Use like this to remove the top-level folder:

> ratarmount -c folder1.tar folder2.tar mountpoint
> tree mountpoint

mountpoint
├── folder1
│   └── a
└── folder2
    └── b

2 directories, 2 files

> ratarmount -u mountpoint
> ratarmount -d 3 -c --transform '^/[^/]*/' '' folder1.tar folder2.tar mountpoint
> tree mountpoint

mountpoint
├── a
└── b

0 directories, 2 files

I have not tested the performance of this yet and there is still much to do to implement this correctly and consistently in ratarmount. Currently, it only works for TAR archives.

frankang commented 1 year ago

Oops, sorry for my late reply, will test the --transform option ASAP. Thanks again for the quick fix!

frankang commented 1 year ago

Tried the --transform option last week and tested it for a few days, I think it did solve the problem. Thank you for the solution!

mxmlnkn commented 1 year ago

Thank you for the feedback. I'll aim to include it in the next release.

lacek commented 9 months ago

May I know if the --transform option is released yet?

It is included in the README.md of version 0.14.0 (https://github.com/mxmlnkn/ratarmount/blob/v0.14.0/README.md?plain=1#L303).
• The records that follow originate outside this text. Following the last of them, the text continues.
$ cat config.mk
export PLATFORM = sky130hd
export DESIGN_NAME = lc3b_mem_port
export DESIGN_NICKNAME = d
export VERILOG_FILES = /design/src/rtl/lc3b_mem_port.sv
export SDC_FILE = /design/constraint.sdc
export NUM_CORES = 1
export LEC_CHECK = 0
export BUFFER_PORTS_ARGS = -buffer_cell sky130_fd_sc_hd__buf_2
export CAP_MARGIN = 40
export CELL_PAD_IN_SITES_DETAIL_PLACEMENT = 0
export CELL_PAD_IN_SITES_GLOBAL_PLACEMENT = 2
export CORE_ASPECT_RATIO = 0.75
export CORE_MARGIN = 2
export CORE_UTILIZATION = 28
export CTS_CLUSTER_DIAMETER = 60
export DETAILED_ROUTE_END_ITERATION = 6
export GPL_TIMING_DRIVEN = 0
export PLACE_DENSITY_LB_ADDON = 0.1
export SKIP_CTS_REPAIR_TIMING = 1
export SYNTH_ARGS = -nofsm -noshare
export SYNTH_HDL_FRONTEND = slang
export SYNTH_SLANG_ARGS = --single-unit
$ cat constraint.sdc
create_clock -name clk -period 1.69 [get_ports clk]
set_input_delay 0.2535 -clock clk [delete_from_list [all_inputs] [get_ports clk]]
set_output_delay 0.2535 -clock clk [all_outputs]
set_load 0.02 [all_outputs]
But I'm not seeing the option in the help message (ratarmount -h) of the same version.

Output of ratarmount --version:

ratarmount 0.14.0
ratarmountcore 0.6.1

System Software:

Python 3.11.6
FUSE 2.9.9
libsqlite3 3.40.1

Compression Backends:

indexed_bzip2 1.4.1
rapidgzip 0.10.4
indexed_gzip 1.8.7
xz 0.4.0
indexed_zstd 1.1.3
rarfile 4.1

Edit:

Just found that the commit 815dbe3e0cecffcece546f9d58319f4c7952ec5a is only in develop branch and commit message indicates that it's a WIP. So I guess the README.md is accidentally updated. I'd look for other workaround for my use case then.
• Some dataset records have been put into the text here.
`config.mk`:
```
export PLATFORM = sky130hd
export DESIGN_NAME = audio_demux4
export DESIGN_NICKNAME = d
export VERILOG_FILES = /design/src/rtl/audio_demux4.sv
export SDC_FILE = /design/constraint.sdc
export NUM_CORES = 1
export LEC_CHECK = 0
export CORE_ASPECT_RATIO = 2
export CORE_MARGIN = 3
export CORE_UTILIZATION = 39
export DETAILED_ROUTE_END_ITERATION = 7
export GPL_TIMING_DRIVEN = 0
export HOLD_SLACK_MARGIN = 0.08
export MAX_ROUTING_LAYER = met4
export PLACE_DENSITY = 0.64
export SETUP_SLACK_MARGIN = 0.5
export SYNTH_ARGS = -nofsm -noshare
export SYNTH_HDL_FRONTEND = slang
export SYNTH_SLANG_ARGS = --single-unit
```
`constraint.sdc`:
```
create_clock -name Clk -period 2.8 [get_ports Clk]
set_input_delay 0.28 -clock Clk [delete_from_list [all_inputs] [get_ports Clk]]
set_output_delay 0.28 -clock Clk [all_outputs]
set_load 0.005 [all_outputs]
```
`src/rtl/audio_demux4.sv`:
```
// 1:4 sample demultiplexer with valid/ready handshakes.
// Zero samples are sent to the old channel on a select change.
module audio_demux4 #(
  parameter int width    = 16,
  parameter int MUTE_LEN = 4
) (
  input  logic             Clk,
  input  logic             Reset,
  input  logic [width-1:0] din,
  input  logic [1:0]       s,
  input  logic             din_valid,
  output logic             din_ready,
  output logic [width-1:0] dout,
  output logic [3:0]       dout_valid,
  input  logic [3:0]       dout_ready,
  output logic [1:0]       active_sel,
  output logic             switching
);

  localparam int CW = (MUTE_LEN > 0) ? $clog2(MUTE_LEN + 1) : 1;

  typedef enum logic [1:0] {
    IDLE = 2'd0,
    SEND = 2'd1,
    MUTE = 2'd2
  } state_t;

  state_t           r_state, w_state_nxt;
  logic [1:0]       r_cur_sel, w_cur_sel_nxt;
  logic [1:0]       r_pend, w_pend_nxt;
  logic [width-1:0] r_dout, w_dout_nxt;
  logic [width-1:0] r_held, w_held_nxt;
  logic [CW-1:0]    r_cnt, w_cnt_nxt;

  logic             w_out_hs;
  logic             w_in_hs;
  logic [3:0]       w_onehot;

  assign w_onehot   = 4'b0001 << r_cur_sel;
  assign w_out_hs   = (r_state != IDLE) & dout_ready[r_cur_sel];
  assign din_ready  = (r_state == IDLE) | ((r_state == SEND) & w_out_hs);
  assign w_in_hs    = din_valid & din_ready;
  assign dout       = r_dout;
  assign dout_valid = (r_state != IDLE) ? w_onehot : 4'b0000;
  assign active_sel = r_cur_sel;
  assign switching  = (r_state == MUTE);

  always_comb begin
    w_state_nxt   = r_state;
    w_cur_sel_nxt = r_cur_sel;
    w_pend_nxt    = r_pend;
    w_dout_nxt    = r_dout;
    w_held_nxt    = r_held;
    w_cnt_nxt     = r_cnt;
    unique case (r_state)
      IDLE, SEND: begin
        if (w_out_hs)
          w_state_nxt = IDLE;
        if (w_in_hs) begin
          if (s == r_cur_sel) begin
            w_dout_nxt  = din;
            w_state_nxt = SEND;
          end else begin
            w_held_nxt = din;
            w_pend_nxt = s;
            if (MUTE_LEN > 0) begin
              w_dout_nxt  = '0;
              w_cnt_nxt   = CW'(MUTE_LEN);
              w_state_nxt = MUTE;
            end else begin
              w_cur_sel_nxt = s;
              w_dout_nxt    = din;
              w_state_nxt   = SEND;
            end
          end
        end
      end
      MUTE: begin
        if (w_out_hs) begin
          w_cnt_nxt = r_cnt - CW'(1);
          // last zero accepted: swap to the pending channel
          if (r_cnt == CW'(1)) begin
            w_cur_sel_nxt = r_pend;
            w_dout_nxt    = r_held;
            w_state_nxt   = SEND;
          end
        end
      end
      default: w_state_nxt = IDLE;
    endcase
  end

  always_ff @(posedge Clk or posedge Reset) begin
    if (Reset) begin
      r_state   <= IDLE;
      r_cur_sel <= 2'd0;
      r_pend    <= 2'd0;
      r_dout    <= '0;
      r_held    <= '0;
      r_cnt     <= '0;
    end else begin
      r_state   <= w_state_nxt;
      r_cur_sel <= w_cur_sel_nxt;
      r_pend    <= w_pend_nxt;
      r_dout    <= w_dout_nxt;
      r_held    <= w_held_nxt;
      r_cnt     <= w_cnt_nxt;
    end
  end

endmodule
```
Yosys cells after proc, flatten, opt, wreduce, memory -nomap -nowiden
Index checks and enable logic that the tools add are counted.

Bits of input ports: 25. Register bits after elaboration: 41.

Equal/unequal tests: 9. Mux-type cells: 18. $lt $le $gt $ge: 1. Shift-type cells: 1. Bitwise gates (word level): 5. Reduce and logical (&&, ||, !) cells: 9. $add $sub $neg: 1.

Operators by type and width (number): $mux 16 (4); $pmux 16 s2 (1); $mux 2 (5); $mux 3 (3); $reduce_and 3->1 (3); $reduce_and 4->1 (2); $pmux 3 s2 (1); $mux 4 (1); $ne 2x1->1 const B (2); $ne 2x2->1 const B (2); $pmux 2 s2 (1); $reduce_bool 2->1 (2); $shl 1x2->4 const A (1); $and 1x1->1 (3); $eq 3x1->1 const B (1); $lt 2x3->1 const B (1); $ne 3x3->1 const B (1); $sub 3x1->3 const B (1); $bmux 1 s2 (1); $eq 2x1->1 const B (1); $eq 2x2->1 (1); $eq 2x2->1 const B (1); $logic_not 2->1 (1); $reduce_or 2->1 (1); 3 further kinds (3).

Longest topological paths before layout
Gate-level depths: netlist of run 1.

Depth after elaboration: 8. Mapped depth: 7. Mapped depth without buffers: 5.

Worst setup path after synthesis of run 1
Ideal clock, no wire load.

Kind: flip-flop to flip-flop. Start: reg r_cur_sel[0], in the netlist active_sel[0]. End: reg r_dout[0], in the netlist dout[0]. Period minus slack after synthesis: 2.089 ns. Stages on the path, launching flop included: 7. Data required time: 2.675 ns. Arrival time: 1.964 ns. Slack: 0.711 ns. Setup time: 0.125 ns. Cell sequence: dfrtp_1 -> buf_6 -> mux4_2 -> nand4b_2 -> a21boi_4 -> buf_12 -> mux2_4.

Cells in the longest elaborated chain, start to end: 8.

Ends and longest elaborated chain: start, declared (line 29) `logic [1:0] r_cur_sel, w_cur_sel_nxt;`; start signal, assigned (line 103) `r_cur_sel <= w_cur_sel_nxt;`; $bmux 1 s2 (line 40) `assign w_out_hs = (r_state != IDLE) & dout_ready[r_cur_sel];`; $mux 1 (not written as such) (line 40); $and 1x1->1 (line 40); $and 1x1->1 (line 41) `assign din_ready = (r_state == IDLE) | ((r_state == SEND) & w_out_hs);`; $or 1x1->1 (line 41); $and 1x1->1 (line 42) `assign w_in_hs = din_valid & din_ready;`; $ne 2x2->1 (no source line); $reduce_and 4->1 (no source line); end signal, assigned (line 105) `r_dout <= w_dout_nxt;`; end, declared (line 31) `logic [width-1:0] r_dout, w_dout_nxt;`.

Several ways; a longest one is shown, not always the timed one. The select of a mux whose other input is x is not followed. A chain may end at the register's enable or synchronous reset.

Worst setup path after layout of run 1
Start: reg r_cur_sel[0], in the netlist active_sel[0]. End: reg r_dout[1], in the netlist dout[1].

The elaborated chain is that of the path after synthesis.

==> summary.md, run 1 <==
| Metric | Value |
|---|---|
| Critical path data required time | `2.97 ns` |
| Tightest Pin Transition | `0.870 ns` |
| DRC viols | `0` |
| TritonCTS clock tree | `yes` |
| Synthesis-to-layout area growth | `33.9%` |
| I/O pin count | `49` |
| Drt via density | `5.10` |
| Die width | `57.1 um` |
| Worst setup EP type | `register` |
| Synth Net Count | `203` |
| Synth warn | `0` |
| Number of global-route vias before repair | `1441` |
| Hold crit path type | `input pin to asynchronous set/reset pin` |
| Commonest non-fill, non-tap cell in the layout | `clkdlybuf4s50_1` |
| Drt first pass iters | `3` |
| CP Class | `register to register` |
| Total GRT Usage | `15.0%` |
| Status | `completed` |
| Layout cells sized above 1 | `25.1%` |
| Dpl hpwl | `3.16 mm` |
| CP arrival | `2.35 ns` |
| Initial DRC Count | `18` |
| Library cells used by synthesis | `34` |
| # diodes | `0` |
| Post-synthesis async set-or-reset flop share | `100%` |
| Skew final | `0.00952 ns` |
| Nets | `261` |
| MaxCap Viol Count | `0` |
| Synth Area per Inst | `11.6 um^2` |
| Leakage power | `1.24 nW` |
| Most frequent cells in the layout | `48 x clkdlybuf4s50_1, 41 x dfrtp_1, 34 x nand2_1` |
| Utilization after layout | `55.1%` |
| Fin cells | `292` |
| Reg2Reg Depth | `6` |
| CP max FO | `10` |
| Initial core utilization | `41.2%` |
| Die height | `108 um` |
| Port bufs | `48` |
| Cells after Synth | `176` |
| Endpoints failing hold | `0` |
| Sequential element share of the synthesized area | `50.3%` |
| Setup Viol. Count Final | `0` |
| Antenna Violating Nets Remaining | `0` |
| Worst-Skew Late Latency | `0.29 ns` |
| Worst vdd ir | `0.731 mV` |
| Num rows | `36` |
| Routed length per instance | `14.9 um` |
| Initial antenna violation count | `0` |
| DP Cell Count | `281` |
| Number of buffers created by CTS | `5` |
| Min Tclk post-route | `2.19 ns` |
| Drt total wl | `4.36 mm` |
| PD cells | `1090 nW/um^2` |
| Global-route wire length before repair | `6.91 mm` |
| Core Box Area | `4950 um^2` |
| Setup TNS | `0 ns` |
| Routability cong. | `0.702` |
| Largest net degree at the start of global routing | `42` |
| R2r setup slk | `0.61 ns` |
| Synth Flop Type | `dfrtp_1` |
| EDFF count, synth | `0` |
| Fmax | `457 MHz` |
| DR vias | `1489` |
| Final period utilization | `78.1%` |
| Root buffer cell | `clkbuf_8` |
| Die area | `6190 um^2` |
| Longest Clk Path Bufs | `2` |
| Area of the mapped netlist | `2040 um^2` |
| H-tree depth | `2` |
| RSZ-0062 raised after global routing | `no` |
| Total gr overflow | `0` |
| Slew Limit Fails | `0` |
| Slew HR | `41.9%` |
| Sink Count | `41` |
| Register bit total from synthesis | `41` |
| Crit path launch type | `register` |
| Clk pin slew, worst setup/hold paths | `0.08 ns` |
==> per-layer routing <==
metal / GRT usage, % / vias up / part of all wire [%]
li1: - / 719 / -
met1: 18.0 / 742 / 41
met2: 24.9 / 21 / 54
met3: 2.27 / 7 / 2.2
met4: 6.47 / 0 / 2.1
met5: - / - / 0
==> Yosys cell counts (2+ instances only) <==
master     n  area (um^2)
mux2_2    25          282
nor3_1     2         10.0
nor2_1     5         18.8
buf_6      2         22.5
mux2_1     2         22.5
buf_2      3         15.0
inv_1      6         22.5
ha_1       2         25.0
mux2_4     9          135
o21ai_0   18         90.1
a21oi_1    3         15.0
dfrtp_1   41         1030
clkbuf_1   2         7.51
nand2_1   34          128
xnor2_1    2         17.5
mux2i_1    2         20.0
==> report_power, final <==
group | leakage, nW | internal, mW | switching (mW)
sequential | 0.505 | 0.866 | 0.144
clock | 0.0542 | 0.223 | 0.199
combinational | 0.678 | 0.887 | 0.646
total | 1.24 | 1.98 | 0.989
==> kinds of logic after synthesis <==
kind of cell / after synthesis / synth area share (%)
DFF: 41 / 50.3
buffers and inverters: 16 / 4.91
xor gates and xnor gates: 2 / 0.859
muxes: 39 / 23.6
adders and majority gates: 2 / 1.23
and+or+nand+nor: 48 / 10.4
AOI/OAI and AO/OA: 28 / 8.71
==> repair_timing <==
item | CTS | global route
pin swaps | 1 | 0
hold buffers | 0 | 0
resized for setup | 1 | 2
endpoints found under the setup margin | 11 | 1
buffers inserted | 3 | 0
==> area by class of cell <==
class | count | area (um^2)
timing repair buffer | 51 | 515
inverter | 6 | 22.5
sequential | 41 | 1030
buffer | 10 | 81.3
multi-input combinational | 119 | 913
tap | 57 | 71.3
fill | 455 | 2220
clock buffer | 7 | 96.3
clock inverter | 1 | 5.00
==> critical path: stages, from the launching register on <==
cell and delay, ns:
dfrtp_1 0.37, buf_6 0.14, mux4_2 0.60, nand4b_2 0.17, a21boi_4 0.29, buf_12 0.19, mux2_4 0.30
==> flip-flops by register name, indices dropped and copies added (netlist names) <==
name and flops:
dout 16, r_held 16, r_cnt 3, active_sel 2
r_pend 2, r_state 2
==> worst paths after layout <==
kind	end	from
worst max-delay path	dout[1]$_DFFE_PP0P_	active_sel[0]$_DFFE_PP0P_
worst min-delay path	dout[15]$_DFFE_PP0P_	Reset
worst max register to register	dout[1]$_DFFE_PP0P_	active_sel[0]$_DFFE_PP0P_
worst min register to register	r_held[12]$_DFFE_PP0P_	r_held[12]$_DFFE_PP0P_
max in group asynchronous	r_held[4]$_DFFE_PP0P_	Reset
min in group Clk	r_held[12]$_DFFE_PP0P_	r_held[12]$_DFFE_PP0P_
==> through the flow <==
step	hold slack, ns	power, mW	setup slack (ns)	cell area (um^2)
floorplan	0.412	1.97	0.711	2040
global placement	0.480	2.50	0.311	2590
detailed placement	0.485	2.52	0.320	2590
CTS	0.504	3.00	0.560	2730
global route	0.515	3.19	0.514	2730
finish	0.488	2.96	0.614	2730
Note: power is estimated with default switching activity, not from simulation.
==> run 2: changes to the inputs <==
--- a/config.mk
+++ b/config.mk
@@ -12,7 +12,7 @@
 export GPL_TIMING_DRIVEN = 0
 export HOLD_SLACK_MARGIN = 0.08
 export MAX_ROUTING_LAYER = met4
-export PLACE_DENSITY = 0.64
+export PLACE_DENSITY = 0.67
 export SETUP_SLACK_MARGIN = 0.5
 export SYNTH_ARGS = -nofsm -noshare
 export SYNTH_HDL_FRONTEND = slang
==> constraint.sdc (replaced) <==
create_clock -name Clk -period 1.8 [get_ports Clk]
set_input_delay 0.18 -clock Clk [delete_from_list [all_inputs] [get_ports Clk]]
set_output_delay 0.18 -clock Clk [all_outputs]
set_load 0.005 [all_outputs]
==> summary.md, run 2 (synthesized netlist as in run 1, its figures left out) <==
| Metric | Value |
|---|---|
| Status | `complete, but fails checks` |
| Failing checks | `negative setup slack` |
| Final period utilization | `115%` |
| CP delay by family, top | `multiplexers` |
| Critical path, cell by cell | `buf_6 -> mux4_2 -> nand4b_4 -> a21boi_4 -> buf_6 -> buf_12 -> mux2_4` |
| CP max FO | `5` |
| Num rows | `36` |
| Min Tclk post-route | `2.08 ns` |
| Reg2Reg Depth | `7` |
| Synthesis-to-layout area growth | `54.6%` |
| Endpoints failing hold | `0` |
| Total GRT Usage | `17.4%` |
| CP max stage delay | `0.55 ns` |
| Worst vdd ir | `1.29 mV` |
| Die height | `108 um` |
| Die area | `6190 um^2` |
| Nets | `289` |
| Clk pin slew, worst setup/hold paths | `0.09 ns` |
| Crit path launch type | `register` |
| Critical path data required time | `1.98 ns` |
| Drt first pass iters | `4` |
| Longest Clk Path Bufs | `2` |
| Initial core utilization | `41.2%` |
| Utilization after layout | `63.6%` |
| DR vias | `1641` |
| Skew final | `0.00974 ns` |
| CP Class | `register to register` |
| Worst-Skew Late Latency | `0.29 ns` |
| Commonest non-fill, non-tap cell in the layout | `dfrtp_1` |
| CP arrival | `2.25 ns` |
| Routability cong. | `0.715` |
| Drt via density | `5.13` |
| Die width | `57.1 um` |
| R2r setup slk | `-0.28 ns` |
| PD cells | `1790 nW/um^2` |
| Setup Viol. Count Final | `39` |
| Fmax | `482 MHz` |
| DP Cell Count | `281` |
| Slew Limit Fails | `0` |
| Core Box Area | `4950 um^2` |
| Fin cells | `320` |
| R2r endpoint | `dout[15]$_DFFE_PP0P_` |
| CP endpoint | `dout[15]$_DFFE_PP0P_` |
| Tightest Pin Transition | `0.857 ns` |
| TritonCTS clock tree | `yes` |
| Dpl hpwl | `3.21 mm` |
| Initial DRC Count | `32` |
| R2R Path Start | `active_sel[0]$_DFFE_PP0P_` |
| CP Buf/Inv Count | `3` |
| Worst setup EP type | `register` |
| Slew HR | `42.8%` |
| Most numerous cell on the critical path | `buf_6` |
| H-tree depth | `2` |
| Crit path launch | `active_sel[0]$_DFFE_PP0P_` |
| Number of global-route vias before repair | `1640` |
| Largest net degree at the start of global routing | `42` |
| Setup WS post-layout | `-0.275 ns` |
| Routed length per instance | `15.8 um` |
| Number of buffers created by CTS | `5` |
| Layout cells sized above 1 | `41.1%` |
| Critical Path Stages | `7` |
| # diodes | `0` |
| Drt total wl | `5.06 mm` |
| RSZ-0062 raised after global routing | `yes` |
| Hold crit path type | `input pin to asynchronous set/reset pin` |
| Leakage power | `1.54 nW` |
| Initial antenna violation count | `0` |
| Global-route wire length before repair | `8.09 mm` |
| MaxCap Viol Count | `0` |
| DRC viols | `0` |
| Port bufs | `48` |
| Total gr overflow | `0` |
| Most frequent cells in the layout | `40 x dfrtp_1, 33 x nand2_1, 24 x clkdlybuf4s50_1` |
| Antenna Violating Nets Remaining | `0` |
| I/O pin count | `49` |
| Total Power | `5.65 mW` |
| CP max-delay cell | `mux4_2` |
| Root buffer cell | `clkbuf_8` |
| Sink Count | `41` |
run 2: layout make-up:
class | count | area, um^2
tap | 57 | 71.3
inverter | 6 | 28.8
sequential | 41 | 1030
clock buffer | 5 | 68.8
multi-input combinational | 119 | 1030
timing repair buffer | 79 | 757
buffer | 10 | 100
clock inverter | 3 | 65.1
fill | 408 | 1800
run 2: metrics by stage:
step                      area (um^2)  setup TNS [ns]  hold WS (ns)  setup slack [ns]
after floorplan                  2080           -3.84         0.312            -0.279
after CTS                        3030           -7.32         0.409            -0.262
after global placement           2630          -21.09         0.476            -0.545
after global routing             3150           -9.75         0.456            -0.338
final                            3150           -7.35         0.383            -0.275
after detailed placement         2630          -12.04         0.487            -0.558
run 2: repair_timing:
item / in CTS / in global routing
hold buffers: 0 / 0
gates cloned: 3 / 0
setup buffers: 18 / 10
resized for setup: 60 / 27
pin swaps: 1 / 1
setup endpoints to repair: 65 / 47
hold endpoints to repair: 0 / 0
run 2: per-layer routing:
layer | up-vias | routed length, um | global-route usage, %
met3 | 8 | 136 | 2.39
li1 | 776 | - | -
met4 | 0 | 108 | 6.47
met5 | - | 0 | -
met1 | 825 | 1890 | 19.3
met2 | 32 | 2920 | 31.0
run 2: how the worst min path moves through the flow:
stage	start	to
floorplan	din[11]	r_held[11]$_DFFE_PP0P_
global placement	r_held[11]$_DFFE_PP0P_	r_held[11]$_DFFE_PP0P_
detailed placement	r_held[11]$_DFFE_PP0P_	r_held[11]$_DFFE_PP0P_
CTS	Reset	dout[2]$_DFFE_PP0P_
global route	Reset	dout[0]$_DFFE_PP0P_
finish	Reset	dout[14]$_DFFE_PP0P_
run 2: worst register-to-register path: cells and delay by family, from the launching register on:
| family | cells | cell delay [ns] |
|---|---|---|
| DFF | 1 | 0.37 |
| muxes | 2 | 0.84 |
| buffers and inverters | 3 | 0.36 |
| AOI/OAI and AO/OA | 1 | 0.27 |
| and+or+nand+nor | 1 | 0.12 |
run 2: where the power goes:
group	total [mW]	leakage, nW	internal [mW]	switching (mW)
combinational	3.17	0.967	1.85	1.32
sequential	1.59	0.504	1.35	0.239
clock	0.883	0.0681	0.551	0.332
total	5.65	1.54	3.76	1.89
==> run 3: changes to the inputs <==
--- a/config.mk
+++ b/config.mk
@@ -9,10 +9,11 @@
 export CORE_MARGIN = 3
 export CORE_UTILIZATION = 39
 export DETAILED_ROUTE_END_ITERATION = 7
+export DONT_BUFFER_PORTS = 1
 export GPL_TIMING_DRIVEN = 0
 export HOLD_SLACK_MARGIN = 0.08
 export MAX_ROUTING_LAYER = met4
-export PLACE_DENSITY = 0.67
+export PLACE_DENSITY = 0.54
 export SETUP_SLACK_MARGIN = 0.5
 export SYNTH_ARGS = -nofsm -noshare
 export SYNTH_HDL_FRONTEND = slang
==> summary.md, run 3 (synthesized netlist as in run 1, its figures left out) <==
| Metric | Value |
|---|---|
| Fmax | `486 MHz` |
| Hold Crit Depth | `2` |
| Critical path, cell by cell | `buf_6 -> buf_4 -> mux2i_2 -> a221oi_4 -> nand3_4 -> buf_8 -> mux2_1` |
| Layout cells sized above 1 | `41.2%` |
| Root buffer cell | `clkbuf_8` |
| CP arrival | `2.23 ns` |
| DRC viols | `0` |
| Longest Clk Path Bufs | `2` |
| Die height | `108 um` |
| Global-route wire length before repair | `8.38 mm` |
| DR vias | `1501` |
| Endpoints failing hold | `0` |
| CP delay by family, top | `multiplexers` |
| Slew Limit Fails | `0` |
| Worst vdd ir | `0.992 mV` |
| TritonCTS clock tree | `yes` |
| Num rows | `36` |
| Pre-CTS setup slack | `-0.538 ns` |
| Drt via density | `5.40` |
| Commonest non-fill, non-tap cell in the layout | `dfrtp_1` |
| CP Class | `register to register` |
| I/O pin count | `49` |
| R2r setup slk | `-0.26 ns` |
| Die area | `6190 um^2` |
| Hold endpoint | `r_state[0]$_DFFE_PP0P_` |
| Port bufs | `0` |
| Drt total wl | `5.24 mm` |
| Finished Cell Area | `2770 um^2` |
| Nets | `248` |
| Crit path launch type | `register` |
| Critical path data required time | `1.98 ns` |
| Min Tclk post-route | `2.06 ns` |
| Worst Hold Launch | `din_valid` |
| R2R Path Start | `active_sel[0]$_DFFE_PP0P_` |
| Number of buffers created by CTS | `5` |
| Met2 wire len | `3.05 mm` |
| Initial DRC Count | `44` |
| CP Buf/Inv Count | `3` |
| Met3 WL | `189 um` |
| Drt first pass iters | `4` |
| Initial core utilization | `41.2%` |
| Initial antenna violation count | `0` |
| Synthesis-to-layout area growth | `35.6%` |
| CP max-delay cell | `a221oi_4` |
| MaxCap Viol Count | `0` |
| Setup WS post-layout | `-0.258 ns` |
| Dpl hpwl | `3.38 mm` |
| Hold crit path type | `input pin to register` |
| Placed inst area | `2150 um^2` |
| Number of global-route vias before repair | `1632` |
| Total GRT Usage | `18.3%` |
| Clk pin slew, worst setup/hold paths | `0.08 ns` |
| Worst-Skew Late Latency | `0.29 ns` |
| Most frequent cells in the layout | `39 x dfrtp_1, 33 x nand2_1, 21 x mux2_2` |
| CP max stage delay | `0.45 ns` |
| Routed length per instance | `18.8 um` |
| Sink Count | `41` |
| M1 WL | `1.93 mm` |
| PD cells | `1800 nW/um^2` |
| Die width | `57.1 um` |
| Antenna Violating Nets Remaining | `0` |
| Core Box Area | `4950 um^2` |
| Routability cong. | `0.737` |
| Slew HR | `51.3%` |
| CP max FO | `5` |
| Worst setup EP type | `register` |
| Max layer used | `met4` |
| Leakage power | `1.27 nW` |
| Tightest Pin Transition | `0.730 ns` |
| # diodes | `0` |
| R2r endpoint | `r_held[11]$_DFFE_PP0P_` |
| Failing checks | `negative setup slack` |
| Largest net degree at the start of global routing | `42` |
| Skew final | `0.00677 ns` |
| H-tree depth | `2` |
| Status | `complete, but fails checks` |
| Reg2Reg Depth | `7` |
| Total gr overflow | `0` |
| Final period utilization | `114%` |
| Setup Viol. Count Final | `41` |
| RSZ-0062 raised after global routing | `yes` |
run 3: cell count changes in the layout (fill, tap and decap cells not counted), moves of 2 or more:
cell,delta
dlygate4sd2_1,-18
nor2_4,+2
buf_4,-9
dlygate4sd3_1,+19
mux2_2,+3
buf_6,-2
buf_2,-6
clkdlybuf4s50_1,-24
mux2_4,-2
buf_16,-2
run 3: timing repair:
action,CTS,global route
buffers inserted,17,1
hold buffers,19,0
hold endpoints to repair,59,0
endpoints found under the setup margin,47,48
pin swaps,7,2
resized for setup,38,8
gates cloned,0,1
mxmlnkn commented 9 months ago

You solved your question yourself, but as there is more demand, I'll take that as a cue to finish that feature with higher priority. The commit message also lists the open issues that I want to fix before merging it. I guess I could also live without it working for RAR files if I don't find time to implement this feature there.